I chat about all kinds of stuff plant-based, how this book is different from my first, and of course give you a peek into my own kitchen.
The only things I prepared before hitting the record button are soaking the cashews (I talk about how this is optional), dicing the onion, and peeled and chopping the squash (you’ll see more on why in the video). You can do these things too and then cook along with me!
What is Dahl (dal)? FYI
Dahl, also called dal, is a traditional Indian dish made from lentils that have been cooked with various spices and seasonings. It is a popular vegetarian and vegan option due to its high protein content and versatile flavour profile. Here we’re using masoor dahl or split red lentils.
In terms of health benefits, dahl is a great source of plant-based protein and fibre, which can aid in digestion and help maintain a healthy weight. Lentils are also rich in iron, folate, and other essential vitamins and minerals, making it a nutrient-dense food choice.
You can purchase split red lentils in most grocery stores now and if you can’t find any, check out your local bulk food store or shop online. My favorite brand is Bob’s Red Mill but any will do!
Your Grocery list for this recipe
Whole black mustard seeds
Whole cumin seeds
Red pepper flakes
Dried split red lentils
Canned diced tomatoes (1 x 15 ounce can)
Low-sodium vegetable stock (or water)
Quinoa or brown rice (optional)
Butternut Squash Dahl with Cashew Milk and Kale
- 1 tbsp (11 g) whole black mustard seeds
- 1 tbsp (6 g) whole cumin seeds
- 1 red onion diced
- ½ tsp sea salt
- 3 cloves garlic minced
- 1 tsp ground coriander
- 1 tsp ground turmeric
- ¼ tsp red pepper flakes or to your preference
- ⅛ tsp ground cardamom
- Several grinds of black pepper
- 3 cups (400 g) cut butternut squash, peeled, seeded and cut into 1˝ (2.5-cm) chunks (see notes for sub)
- 1 cup (190 g) dried split red lentils
- 1 (15-oz [425-g]) can diced tomatoes
- 3 ½ cups (830 ml) low-sodium vegetable stock, divided (or water)
- ½ cup (70 g) raw cashews, soaked in hot water for 1 to 3 hours
- 1 cup (67 g) finely chopped kale (optional)
- Juice of ½ lime
FOR SERVING (OPTIONAL)
- Cooked brown rice quinoa or millet
- In a heavy-bottomed soup pot, toast the mustard seeds and cumin over low to medium heat for 2 minutes, or until fragrant and they start to pop.
- Add the onion, salt and ¼ cup (60 ml) of water (it will sizzle and spit), and sauté for 7 to 10 minutes, or until the onion is translucent. Add more water, as needed, to prevent burning.
- Add the garlic, coriander, turmeric, red pepper flakes, cardamom and black pepper and cook for another 30 seconds. Add the squash and stir to coat in the spices.
- Now, pour in the red lentils, diced tomatoes and 2½ cups (590 ml) of the vegetable stock. Bring to a boil. Once boiling, turn the heat to low, partially cover and simmer over low to medium heat for 25 minutes, or until the squash is falling apart and the lentils are very tender, even disintegrating into the broth.

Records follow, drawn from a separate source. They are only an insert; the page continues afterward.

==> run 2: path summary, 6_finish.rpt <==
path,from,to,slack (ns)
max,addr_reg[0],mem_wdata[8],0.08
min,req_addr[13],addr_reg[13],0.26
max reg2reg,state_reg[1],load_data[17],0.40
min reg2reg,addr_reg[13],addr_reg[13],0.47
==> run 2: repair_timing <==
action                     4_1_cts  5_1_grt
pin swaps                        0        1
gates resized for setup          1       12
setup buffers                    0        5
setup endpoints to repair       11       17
### src/rtl/lss5_pkg.sv
// Shared encodings and defaults for the 5-bit LFSR pattern checker.
package lss5_pkg;

    typedef enum logic [1:0] {
        HUNT   = 2'd0,
        SYNC   = 2'd1,
        LOCKED = 2'd2
    } state_t;

    // History taps for s(n) = s(n-1) ^ s(n-2) ^ s(n-5); h[0] is the newest bit.
    localparam int TAP_A = 0;
    localparam int TAP_B = 1;
    localparam int TAP_C = 4;

    localparam logic [4:0] DEGEN_ZERO = 5'b00000;
    localparam logic [4:0] DEGEN_ONE  = 5'b11111;

    localparam int DEF_LOCK_CNT = 8;
    localparam int DEF_WIN      = 16;
    localparam int DEF_LOSS_THR = 4;
    localparam int DEF_CNT_W    = 16;

endpackage

### src/rtl/lss5_pred.sv
// 5-bit history register and next-bit predictor for the pattern checker.
// p and degen are combinational from the registered history; no backpressure.
module lss5_pred
    import lss5_pkg::*;
(
    input  logic clk,
    input  logic rst,
    input  logic shift,
    input  logic clr,
    input  logic nbit,
    output logic p,
    output logic degen
);

    logic [4:0] h;

    always_ff @(posedge clk or posedge rst) begin
        if (rst) begin
            h <= '0;
        end else if (clr) begin
            h <= '0;
        end else if (shift) begin
            h <= {h[3:0], nbit};
        end
    end

    assign p     = h[TAP_A] ^ h[TAP_B] ^ h[TAP_C];
    assign degen = (h == DEGEN_ZERO) || (h == DEGEN_ONE);

endmodule

### config.mk
export PLATFORM = sky130hd
export DESIGN_NAME = lss5_pred
export DESIGN_NICKNAME = d
export VERILOG_FILES = /design/src/rtl/lss5_pkg.sv /design/src/rtl/lss5_pred.sv
export SDC_FILE = /design/constraint.sdc
export NUM_CORES = 1
export LEC_CHECK = 0
export CAP_MARGIN = 5
export CORE_AREA = 2 2 39 41
export CTS_CLUSTER_SIZE = 30
export DETAILED_ROUTE_END_ITERATION = 8
export DIE_AREA = 0 0 41 43
export PLACE_DENSITY = 0.51
export SLEW_MARGIN = 20
export SYNTH_ARGS = -nofsm -noshare
export SYNTH_HDL_FRONTEND = slang
export SYNTH_SLANG_ARGS = --single-unit
### constraint.sdc
create_clock -name clk -period 1.07 [get_ports clk]
set_input_delay 0.2675 -clock clk [delete_from_list [all_inputs] [get_ports clk]]
set_output_delay 0.2675 -clock clk [all_outputs]
set_load 0.01 [all_outputs]
; ---- Word-level counts from Yosys, hierarchy flattened
; Index checks and enable logic that the tools add are counted.
[word_totals]
out_inout_bits = 2
register_bits = 5
[classes]
n_reduce_logical = 3
eq_ne = 1
bitwise = 2
mux = 2
[op_table]
columns = cell, count
row1 = $mux 5, 2
row2 = $eq 5x5->1 const B, 1
row3 = $logic_not 5->1, 1
row4 = $reduce_bool 2->1, 1
row5 = $xor 1x1->1, 2
row6 = $logic_or 1x1->1, 1

; ---- Longest topological paths before layout
[depth]
depth_word = 2
mapped_depth = 4

; ---- Worst setup path before layout
; Ideal clock, no wire load.
[synth_path]
path_kind = reg-to-output
startpoint = reg h[0]
endpoint = out p
t_required_ps = 802
setup_slack_ps = -112
t_arrival_ps = 915
stages_incl_launch_ff = 4
path_cell_list = dfrtp_1 -> inv_1 -> ha_1 -> xor2_1
[synth_between]
elab_chain_len = 2
[synth_rtl]
columns = element, line_no
row1 = start: declaration, lss5_pred.sv:15  ; logic [4:0] h;
row2 = start signal: assignment, lss5_pred.sv:23  ; h <= {h[3:0], nbit};
row3 = $xor 1x1->1 (2 in series), lss5_pred.sv:27  ; assign p = h[TAP_A] ^ h[TAP_B] ^ h[TAP_C];
row4 = end: declaration, lss5_pred.sv:11  ; output logic p,
; Every way passes these cells.

; ---- Worst setup path after layout
[layout_path]
startpoint = reg h[1]
endpoint = out degen
[layout_between]
elab_chain_len = 2
elab_cells_between_ends = 3
cone_classes = eq/ne: 1 / reduce/logical: 2
[layout_rtl]
columns = element, line_no
row1 = $eq 5x5->1 or $logic_not 5->1 (tied branches), lss5_pred.sv:28  ; assign degen = (h == DEGEN_ZERO) || (h == DEGEN_ONE);
row2 = $logic_or 1x1->1 (*), lss5_pred.sv:28
row3 = end: declaration, lss5_pred.sv:12  ; output logic degen
; Every way passes the cells marked *; elsewhere a longest branch is shown, timed or not.

==> results by stage <==
Outcome:
- The run finished, with violations left.
- The final reports fail on setup timing.

Route:
- The highest signal layer in the routed design is met3.
- The amount of wire on met2 after detailed routing is 309 um.
- The final layout contains routed wiring with a total length of 553 um.
- After detailed routing, the average wire length per cell comes to 10.1 um.
- The violation count after the first detailed-route iteration is 0.
- Detailed routing placed a total of 30 um of wire on met3.
- The detail route stage leaves a number of antenna-violating nets equal to 0.
- Summing over every cut layer, the via total after detailed routing is 212.
- The remaining routing DRC violations is 0.
- The number of detailed-route iterations in the first pass is 1.
- Using the TritonRoute via totals, the vias-per-cell ratio works out to 3.85.
- In the final routing, the length of wire on met1 measures 213 um.

Finish:
- The flip-flop count of the largest register, all copies and words added is 5.
- The final antenna diode count is 0.
- The fraction of layout cells with a size suffix above 1 is 41.0%.
- The net count reported at finish is 47.
- In the final layout, the multi-input gates occupy 156 um2.
- The area added between synthesis and finish is 57.3%.
- Cells fill 31.0% of the core in the end.
- The number of fillers in the final layout is 152.
- The sequential cell area is 125 um2.
- h holds more flip-flops than any other register.
- The largest registers in the layout are h x5.

Setup path:
- The worst setup path is launched from a flip-flop.
- The worst endpoint required time is 800 ps.
- In this design, the largest share of critical-path delay is due to flip-flops.
- Data arrives at the worst endpoint at 1240 ps.
- The maximum fanout encountered on the critical timing path is 3.
- The cell repeated most along the worst path is sky130_fd_sc_hd__inv_2.
- Walking the worst path, the cells encountered are inv_2 -> ha_4 -> inv_2 -> o41ai_4 -> buf_2.
- The largest incremental delay on the critical path is 390 ps.
- By startpoint and endpoint, the worst setup path is classified as reg -> out.
- The largest individual stage delay along the critical path comes from the cell sky130_fd_sc_hd__dfrtp_1.
- STA classifies the critical path endpoint as an output port.
- The buffer and inverter count on the worst path is 3.

Die:
- The initialized floorplan defines 14 standard-cell rows.
- The chip height is 43 um.
- Once the floorplan was initialized, standard cells occupied 19.7% of the core.
- The area enclosed by the die boundary is 1760 um2.
- In this run the count of I/O pins placed on the die edge is 7.
- The core region is 1380 um2.
- The die boundary width is 41 um.

Clocking:
- The clock tree root driver cell is sky130_fd_sc_hd__clkbuf_4.
- The clock net in this run drives a total of 5 sinks.
- The clock reaches the later pin of the worst-skew pair after 240 ps.
- The TritonCTS clock tree is yes.
- The number of H-tree levels is 1.
- Buffers inserted to repair hold after CTS numbered 0.
- The number of CTS-inserted buffers is 3.
- The maximum buffer depth of the clock tree is 2.
- The clock-pin transition on the worst setup and hold timing paths is 40 ps.

GRT:
- The total overflow reported by the global router is 0.
- The maximum number of pins on one net before global-route repair is 6.
- The total track usage is 9.40%.
- The initial antenna violation count is 0.
- The number of global-route vias before repair is 255.
- The first global-routing pass estimated 1050 um of wire.

Synth:
- Summed over its instances, the top area cell type makes up 45.9% of the synthesized netlist area.
- The mean area per synthesized cell is 10.9 um2.
- Synthesis handed over a netlist of 25 instances.
- The Yosys step of the flow raised 0 warnings.
- The number of distinct standard cells referenced by the synthesized netlist is 9.
- The post-synth design cell area is 273 um2.
- Of the synthesized area, sequential elements account for 45.9%.
- The library cell occupying the most area in the post-synthesis netlist is sky130_fd_sc_hd__dfrtp_1.
- After synthesis, the cell types taking the most area are sky130_fd_sc_hd__dfrtp_1 46%, sky130_fd_sc_hd__mux2i_1 18%, sky130_fd_sc_hd__ha_1 9.2%.
- The post-synthesis net count is 32.
- Counting flops and latches in the post-synthesis netlist gives 5.

Timing:
- The total setup violations reported at the end of the flow is 2.
- Setup repair after global routing could not meet its margin everywhere.
- Setup total negative slack on the finished layout was measured at -834 ps.
- The worst setup skew after layout is 1.59 ps.
- The tightest hold path in the finished design has a slack of 225 ps.
- The number of max-slew violations in the final report is 0.
- The hold violation count in the final report is 0.
- Timing would allow up to 664 MHz.
- The minimum setup slack in the final design is -435 ps.
- For the pin with the worst max-slew slack, the measured transition is 278 ps.
- For the finished layout, the period the worst path requires is 1510 ps.
- Of the available clock period, the critical path in the final layout requires 141%.
- The worst slew margin relative to its limit is 81.5%.

Power and ir drop:
- Summed over all cells, the static leakage comes to 0.000220 uW.
- VDD sags by at most 0.459 mV.
- In this run the power density over the cells is 1140 nW/um2.

Flow run:
- The number of maximum-capacitance constraint violations is 0.

Place:
- The final weighted congestion of routability-driven global placement is 0.645.
- The HPWL after detailed placement is 473 um.
- The setup slack at placement is -620 ps.
- The count of buffers added on input and output ports is 6.

Worst hold path:
- The class of the worst hold path is in -> async.
-- layout by cell type (no fill, tap or decap) --
cell                              n
sky130_fd_sc_hd__xor2_2           1
sky130_fd_sc_hd__ha_1             1
sky130_fd_sc_hd__buf_2            2
sky130_fd_sc_hd__buf_4            5
sky130_fd_sc_hd__inv_2            3
sky130_fd_sc_hd__dfrtp_1          5
sky130_fd_sc_hd__clkbuf_1         1
sky130_fd_sc_hd__clkbuf_4         3
sky130_fd_sc_hd__dlygate4sd2_1    1
sky130_fd_sc_hd__nor2_1           5
sky130_fd_sc_hd__ha_4             1
sky130_fd_sc_hd__o41ai_4          1
sky130_fd_sc_hd__mux2i_1          5
sky130_fd_sc_hd__inv_1            1
sky130_fd_sc_hd__clkdlybuf4s50_1  3
sky130_fd_sc_hd__nand4_1          1
-- power by group --
part / internal (uW) / leakage [uW] / switching [uW]
Combinational: 43.7 / 0.000136 / 33.7
Sequential: 194 / 0.0000689 / 4.73
Clock: 141 / 0.0000150 / 71.3
Total: 379 / 0.000220 / 110
-- worst reg2reg max path, stage by stage (launching register included) --
cell                      delay (ps)
sky130_fd_sc_hd__dfrtp_1         420
sky130_fd_sc_hd__buf_4           160
sky130_fd_sc_hd__mux2i_1         150
sky130_fd_sc_hd__nor2_1           50
-- cell families (layout without fill, tap and decap cells) --
family | after synthesis | in the layout | synth area share, %
buf+inv | 5 | 19 | 8.26
xor+xnor | 1 | 1 | 3.21
simple gates | 6 | 6 | 9.18
mux | 5 | 5 | 18.3
flops | 5 | 5 | 45.9
fa+ha+maj | 2 | 2 | 9.17
compound gates | 1 | 1 | 5.96
-- routing by layer --
| layer | global-route usage (%) | up-vias |
|---|---|---|
| li1 | - | 107 |
| met1 | 9.87 | 100 |
| met2 | 14.1 | 5 |
| met3 | 1.57 | 0 |
| met4 | 10.0 | 0 |
| met5 | 0 | - |
-- repair_timing --
action	4_1_cts	5_1_grt
pin swaps	0	1
gates resized for setup	13	0
buffers inserted	0	0
setup endpoints to repair	4	2
-- metrics by stage --
step / cell area (um2) / cells / power, uW
after floorplan: 292 / 25 / 241
after global placement: 402 / 51 / 278
after detailed placement: 402 / 51 / 281
after CTS: 429 / 55 / 500
after global routing: 429 / 55 / 518
final: 429 / 55 / 488
-- synth_stat cells (all sizes together) --
| cell type | instances |
|---|---|
| dfrtp | 5 |
| mux2i | 5 |
| nor2 | 5 |
| inv | 4 |
| ha | 2 |
| buf | 1 |
| nand4 | 1 |
| o41ai | 1 |
| xor2 | 1 |
-- final cells by class --
cell class              instances  share of cell area (%)
well taps                      16                    4.66
multi-input cells              15                    36.4
clock buffers                   4                    6.12
inverters                       4                    3.50
repair buffers                 11                    20.1
flip-flops and latches          5                    29.2
-- final timing paths --
kind,slack [ps],cells past startpoint,to,start
setup / recovery,-440,5,degen,h[1]
hold / removal,220,2,h[0],rst
setup reg to reg,170,3,h[4],h[3]
hold reg to reg,660,2,h[4],h[4]
max in group asynchronous,680,2,h[2],rst
min in group clk,620,3,h[3],shift
No activity file was read; power rests on OpenSTA's default activity.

- Meanwhile, pour the remaining cup (240 ml) of vegetable stock into a blender. Drain the cashews, discarding the soaking liquid, add to the blender and blend until completely smooth.
- Once the lentils and squash are cooked, remove the cover and pour in the veggie cashew milk. Add the kale (if using). Simmer over low heat for another 2 to 3 minutes, or until thickened and the kale is bright green. Add the lime juice, then taste and reseason with salt and pepper, as needed. Spoon into bowls and serve on its own or with just-cooked whole grains.